◆ TASK DESCRIPTION ◆
Among the entries below, how many lines include "last"? Answer with the number only.

◆ INFORMATION SUPPLIED ◆
===== config.mk =====
export PLATFORM = sky130hd
export DESIGN_NAME = four_entry_fifo_assoc_cache_unit
export DESIGN_NICKNAME = d
export VERILOG_FILES = /design/src/rtl/core/fac_pkg.sv /design/src/rtl/core/four_entry_fifo_assoc_cache_unit.sv /design/src/rtl/core/fac_store.sv
export SDC_FILE = /design/constraint.sdc
export NUM_CORES = 1
export LEC_CHECK = 0
export ABC_AREA = 1
export BUFFER_PORTS_ARGS = -buffer_cell sky130_fd_sc_hd__buf_4
export CAP_MARGIN = 20
export CORE_ASPECT_RATIO = 1.25
export CORE_MARGIN = 3
export CORE_UTILIZATION = 50
export CTS_BUF_LIST = sky130_fd_sc_hd__clkbuf_16
export CTS_CLUSTER_DIAMETER = 30
export DETAILED_ROUTE_END_ITERATION = 12
export PLACE_DENSITY_LB_ADDON = 0.08
export SLEW_MARGIN = 20
export SYNTH_ARGS = -nofsm -noshare
export SYNTH_HDL_FRONTEND = slang
export SYNTH_SLANG_ARGS = --single-unit

===== constraint.sdc =====
create_clock -name clock -period 3.3 [get_ports clock]
set_clock_uncertainty 0.05 [all_clocks]
set_input_delay 0.165 -clock clock [delete_from_list [all_inputs] [get_ports clock]]
set_output_delay 0.165 -clock clock [all_outputs]
set_load 0.01 [all_outputs]

===== src/rtl/core/fac_pkg.sv =====
package fac_pkg;

   localparam int TAG_WIDTH  = 16;
   localparam int DATA_WIDTH = 32;
   localparam int NUM_LINES  = 4;
   localparam int LINE_W     = $clog2(NUM_LINES);
   localparam int STATE_W    = 2;

   localparam logic [STATE_W-1:0] STATE_INVALID = '0;

   typedef enum logic [1:0] {
      OP_LOOKUP = 2'd0,
      OP_LOAD   = 2'd1,
      OP_UPDATE = 2'd2,
      OP_NONE   = 2'd3
   } op_type;

   typedef struct packed {
      logic                  valid;
      op_type                op;
      logic [TAG_WIDTH-1:0]  address;
      logic [LINE_W-1:0]     line_index;
      logic [STATE_W-1:0]    new_state;
      logic [DATA_WIDTH-1:0] new_data;
   } cmd_type;

   typedef struct packed {
      logic                  hit;
      logic [LINE_W-1:0]     hit_line;
      logic [STATE_W-1:0]    line_state;
      logic [DATA_WIDTH-1:0] line_data;
      logic [LINE_W-1:0]     written_line;
   } rsp_type;

endpackage


===== src/rtl/core/four_entry_fifo_assoc_cache_unit.sv =====
// Four-line fully associative cache with first-in first-out replacement.
// One access is taken per clock: a command is transferred when start is high
// and busy is low. Its result is driven on the rsp_ ports with rsp_strobe
// high for one cycle. The command is held in the input register, goes
// through the four tag compares, and its result is held in the result
// register before it reaches the rsp_ ports. The receiver cannot stall, so
// results must be captured when rsp_strobe is high.
// busy is high only during reset and the cycle after it. Lookup reports the
// first line whose tag matches (whatever its state), or line 0 on a miss.
// Load fills the first invalid line, or shifts the lines down and fills the
// last place when all are valid; update overwrites the named line.
module four_entry_fifo_assoc_cache_unit
   import fac_pkg::*;
(
   input  logic                         clock,
   input  logic                         reset,
   input  logic                         start,
   output logic                         busy,
   input  logic [1:0]                   req_opcode,
   input  logic [TAG_WIDTH-1:0]         req_address,
   input  logic [LINE_W-1:0]            req_line_index,
   input  logic [STATE_W-1:0]           req_new_state,
   input  logic signed [DATA_WIDTH-1:0] req_new_data,
   output logic                         rsp_strobe,
   output logic                         rsp_hit,
   output logic [LINE_W-1:0]            rsp_hit_line,
   output logic [STATE_W-1:0]           rsp_line_state,
   output logic signed [DATA_WIDTH-1:0] rsp_line_data,
   output logic [LINE_W-1:0]            rsp_written_line
);

   logic    busy_ff;
   cmd_type cmd_ff;
   cmd_type cmd_in;
   rsp_type store_rsp;
   rsp_type rsp_ff;
   logic    rsp_valid_ff;

   always_comb begin
      cmd_in.valid      = start && !busy_ff;
      cmd_in.op         = op_type'(req_opcode);
      cmd_in.address    = req_address;
      cmd_in.line_index = req_line_index;
      cmd_in.new_state  = req_new_state;
      cmd_in.new_data   = DATA_WIDTH'(req_new_data);
   end

   fac_store u_store (
      .clock (clock),
      .reset (reset),
      .cmd   (cmd_ff),
      .rsp   (store_rsp)
   );

   always_ff @(posedge clock) begin
      if (reset) begin
         busy_ff      <= 1'b1;
         cmd_ff.valid <= 1'b0;
         rsp_valid_ff <= 1'b0;
      end else begin
         busy_ff      <= 1'b0;
         cmd_ff.valid <= cmd_in.valid;
         rsp_valid_ff <= cmd_ff.valid;
      end
      cmd_ff.op         <= cmd_in.op;
      cmd_ff.address    <= cmd_in.address;
      cmd_ff.line_index <= cmd_in.line_index;
      cmd_ff.new_state  <= cmd_in.new_state;
      cmd_ff.new_data   <= cmd_in.new_data;
      rsp_ff            <= store_rsp;
   end

   assign busy             = busy_ff;
   assign rsp_strobe       = rsp_valid_ff;
   assign rsp_hit          = rsp_ff.hit;
   assign rsp_hit_line     = rsp_ff.hit_line;
   assign rsp_line_state   = rsp_ff.line_state;
   assign rsp_line_data    = $signed(rsp_ff.line_data);
   assign rsp_written_line = rsp_ff.written_line;

endmodule


===== src/rtl/core/fac_store.sv =====
module fac_store
   import fac_pkg::*;
(
   input  logic    clock,
   input  logic    reset,
   input  cmd_type cmd,
   output rsp_type rsp
);

   logic [STATE_W-1:0]    states_ff [NUM_LINES];
   logic [STATE_W-1:0]    states_in [NUM_LINES];
   logic [TAG_WIDTH-1:0]  tags_ff   [NUM_LINES];
   logic [TAG_WIDTH-1:0]  tags_in   [NUM_LINES];
   logic [DATA_WIDTH-1:0] words_ff  [NUM_LINES];
   logic [DATA_WIDTH-1:0] words_in  [NUM_LINES];

   logic              found;
   logic [LINE_W-1:0] sel;
   logic              free_found;
   logic [LINE_W-1:0] target;

   // first matching tag, state ignored
   always_comb begin
      found = 1'b0;
      sel   = '0;
      for (int i = 0; i < NUM_LINES; i++) begin
         if (!found && tags_ff[i] == cmd.address) begin
            found = 1'b1;
            sel   = LINE_W'(i);
         end
      end
   end

   // first invalid line, else the last place after a shift
   always_comb begin
      free_found = 1'b0;
      target     = LINE_W'(NUM_LINES - 1);
      for (int i = 0; i < NUM_LINES; i++) begin
         if (!free_found && states_ff[i] == STATE_INVALID) begin
            free_found = 1'b1;
            target     = LINE_W'(i);
         end
      end
   end

   always_comb begin
      states_in = states_ff;
      tags_in   = tags_ff;
      words_in  = words_ff;
      rsp       = '0;
      if (cmd.valid) begin
         case (cmd.op)
            OP_LOOKUP: begin
               rsp.hit        = found;
               rsp.hit_line   = sel;
               rsp.line_state = states_ff[sel];
               rsp.line_data  = words_ff[sel];
            end
            OP_LOAD: begin
               if (!free_found) begin
                  // drop the oldest line, advance the rest
                  for (int i = 0; i < NUM_LINES - 1; i++) begin
                     states_in[i] = states_ff[i+1];
                     tags_in[i]   = tags_ff[i+1];
                     words_in[i]  = words_ff[i+1];
                  end
               end
               states_in[target] = cmd.new_state;
               tags_in[target]   = cmd.address;
               words_in[target]  = cmd.new_data;
               rsp.written_line  = target;
            end
            OP_UPDATE: begin
               states_in[cmd.line_index] = cmd.new_state;
               tags_in[cmd.line_index]   = cmd.address;
               words_in[cmd.line_index]  = cmd.new_data;
               rsp.written_line          = cmd.line_index;
            end
            default: begin
            end
         endcase
      end
   end

   always_ff @(posedge clock) begin
      if (reset) begin
         for (int i = 0; i < NUM_LINES; i++) begin
            states_ff[i] <= STATE_INVALID;
            tags_ff[i]   <= '0;
            words_ff[i]  <= '1;
         end
      end else begin
         states_ff <= states_in;
         tags_ff   <= tags_in;
         words_ff  <= words_in;
      end
   end

endmodule


==> reports/metrics.yaml <==
floorplan:
  initial_core_util: 0.5096
  die_w_um: 158.6
  num_rows: 69
  core_um2: 28580
  io_pins: 98
  dieArea_um2: 31220
  die_h_um: 196.8
setup_path:
  worstPathCellList: "inv_1 > nand2_1 > nand3_1 > nor2_1 > nand2_1 > nor2_2 > nand2_1 > nand2_2 > buf_4 > nand3_1 > nand3_1 > a21oi_1"
  crit_arrival_ps: 3050
  required_ps: 3680
  critPathCaptureType: "register"
  rrSetupSlack_ps: 620
  critPathMaxFanout: 68
  start_kind: "register"
  path_class: "register to register"
  cpMaxStageDelayCell: "buf_4"
  cp_slowest_stage_delay_ps: 700
logic_synthesis:
  ys_types: 35
  synthFlopType: "dfxtp_1"
  ys_warn_count: 0
  synth_top_area_share: 0.4069
  ys_ff_latch: 296
  synth_edf_count: 0
  synth_most_common_cell: "nand2_1"
  yosysTopAreaCell: "dfxtp_1"
  yosysSeqAreaShare: 0.4069
  synthCells: 2048
  synth_area_um2: 14560
  syn_avg_cell_area_um2: 7.111
  synth.area.top_cells: "dfxtp_1 41%, nand2_1 9.3%, inv_1 6.5%"
  async_flop_share: 0
  ys_top_cells_by_count: "360 x nand2_1, 296 x dfxtp_1, 254 x inv_1"
  syn_nets: 2108
route:
  vias: 14370
  finalWirelength_mm: 44.94
  vias_per_cell: 5.586
  drt_iter0_drc: 1225
  ant_nets: 0
  dr.pass1.iters: 5
  wl_per_cell_um: 17.47
  drc: 0
layout:
  regArea_um2: 5926
  drive_gt1_frac: 0.1379
  fill_cells: 2597
  antenna_cells: 0
  syn_to_final_growth_pct: 24.43
  final_cells: 2572
  stdcell_area_um2: 18120
  multiInputGateArea_um2: 6828
  fin_nets: 2189
clocking:
  clk_pin_slew_ps: 50
  worstSkewPairLatency_ps: 590
  cts_resized: 0
  cts_tree: "done"
  h-tree-depth: 2
  cts_root_buf: "clkbuf_16"
  cts_buffers: 61
  clock_sinks: 296
  post-cts-setup-buffers: 0
  clock_path_buffers: 3
sta:
  holdWs_ps: 166.8
  rsz0062_at_grt: "false"
  setup_viol: 0
  final_max_slew_viol_count: 0
  fin_tns_setup_ps: 0
  tightest_slew_ps: 914.3
  clock.fmax_mhz: 373.5
  hold_viol_final: 0
  setup_ws_ps: 623.0
  finalCriticalPeriod_ps: 2677
  relSlewSlack: 0.3898
  timing.final.crit_share: 0.8112
power:
  vdd_drop_max_mv: 0.5858
  leakage_uw: 0.008662
  p_per_area_nw_per_um2: 600.7
grt:
  grt_use_met2: 0.4819
  grtUsageTotal: 0.2855
  busiest_layer: "met2"
  antenna_found_initial: 0
  grt_util_met1: 0.3579
  grt_max_degree: 118
  grt_pass1_wl_mm: 71.97
  grt_overflow: 0
  use_met3: 0.05205
  grt_pass1_vias: 13990
run:
  drv_cap: 0
placed_design:
  dp_slack_ps: 684.0
  io_buffers: 97
  placed_cell_area_um2: 15350
  hpwl_mm: 24.11
  place.gp.congestion: 0.8496
  dp_cells: 2400
outcome:
  status: "completed"
min_path:
  hp-class: "input port to register"
## placed cells by master, fill, tap and decap left out, types with 10 or more instances in the layout
cell	count
a211oi_1	16
a21oi_1	187
a22oi_1	44
buf_4	124
bufinv_16	11
clkbuf_16	63
clkinvlp_4	11
dfxtp_1	296
dlygate4sd3_1	56
inv_1	253
inv_2	14
inv_6	11
mux2i_1	10
nand2_1	357
nand2_2	15
nand3_1	142
nor2_1	92
o211ai_1	54
o21ai_0	184
o21ai_1	15
o22ai_1	115
xnor2_1	33
## through the flow
stage               utilization  total power (uW)
global placement         0.5373              4390
floorplan                     -              4184
CTS                      0.6341             10960
detailed placement       0.5373              4394
global route             0.6341             11230
finish                   0.6341             10890
## registers in the layout, summed over array words and instances, names as in the netlist
| register | cells |
|---|---|
| u_store.words_ff | 128 |
| busy | 1 |
| rsp_written_line | 2 |
| rsp_strobe | 1 |
| rsp_line_state | 2 |
| u_store.states_ff | 8 |
| u_store.tags_ff | 64 |
| rsp_line_data | 32 |
| cmd_ff | 55 |
| rsp_hit | 1 |
| rsp_hit_line | 2 |
## power breakdown
part	switching [uW]	total, uW	internal, uW
clock	2140	6500	4360
combinational	390	651	260
sequential	72.0	3740	3660
total	2600	10900	8280
## worst max-delay path: cells and delay by family, from the launching register on
family                 cells  cell delay, ps
buffers and inverters      2             840
flip-flops                 1             500
AO/OA/AOI/OAI              1              70
AND/OR/NAND/NOR            9            1020
## repair_timing
action	4_1_cts	5_1_grt
endpoints found under the hold margin	58	0
setup endpoints to repair	0	0
hold buffers	56	0
## final timing paths
path,endpoint,cells after the start,startpoint
hold / removal,cmd_ff[20],2,req_new_data[20]
setup / recovery,rsp_line_data[17],12,cmd_ff[36]
hold reg to reg,cmd_ff[54],1,busy
setup reg to reg,rsp_line_data[17],12,cmd_ff[36]
## kinds of logic after synthesis
| kind of cell | share of synthesized area |
|---|---|
| buffers and inverters | 0.1260 |
| muxes | 0.006874 |
| and+or+nand+nor | 0.1843 |
| DFF | 0.4069 |
| AOI/OAI and AO/OA | 0.2493 |
| xor gates and xnor gates | 0.02406 |
| adders and majority gates | 0.002578 |
## per-layer routing
layer	up-vias	wire [um]
met3	114	3299
li1	7017	-
met1	6673	18540
met4	0	1443
met2	562	21660
met5	-	0
## layout make-up
type	count	share of cell area
Multi-Input combinational cell	1311	0.3768
Timing Repair Buffer	188	0.09115
Inverter	271	0.05635
Clock buffer	63	0.08700
Clock inverter	53	0.03473
Sequential cell	296	0.3270
Tap cell	390	0.02693
Note: power is estimated with default switching activity, not from simulation.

◆ TASK OUTPUT ◆
2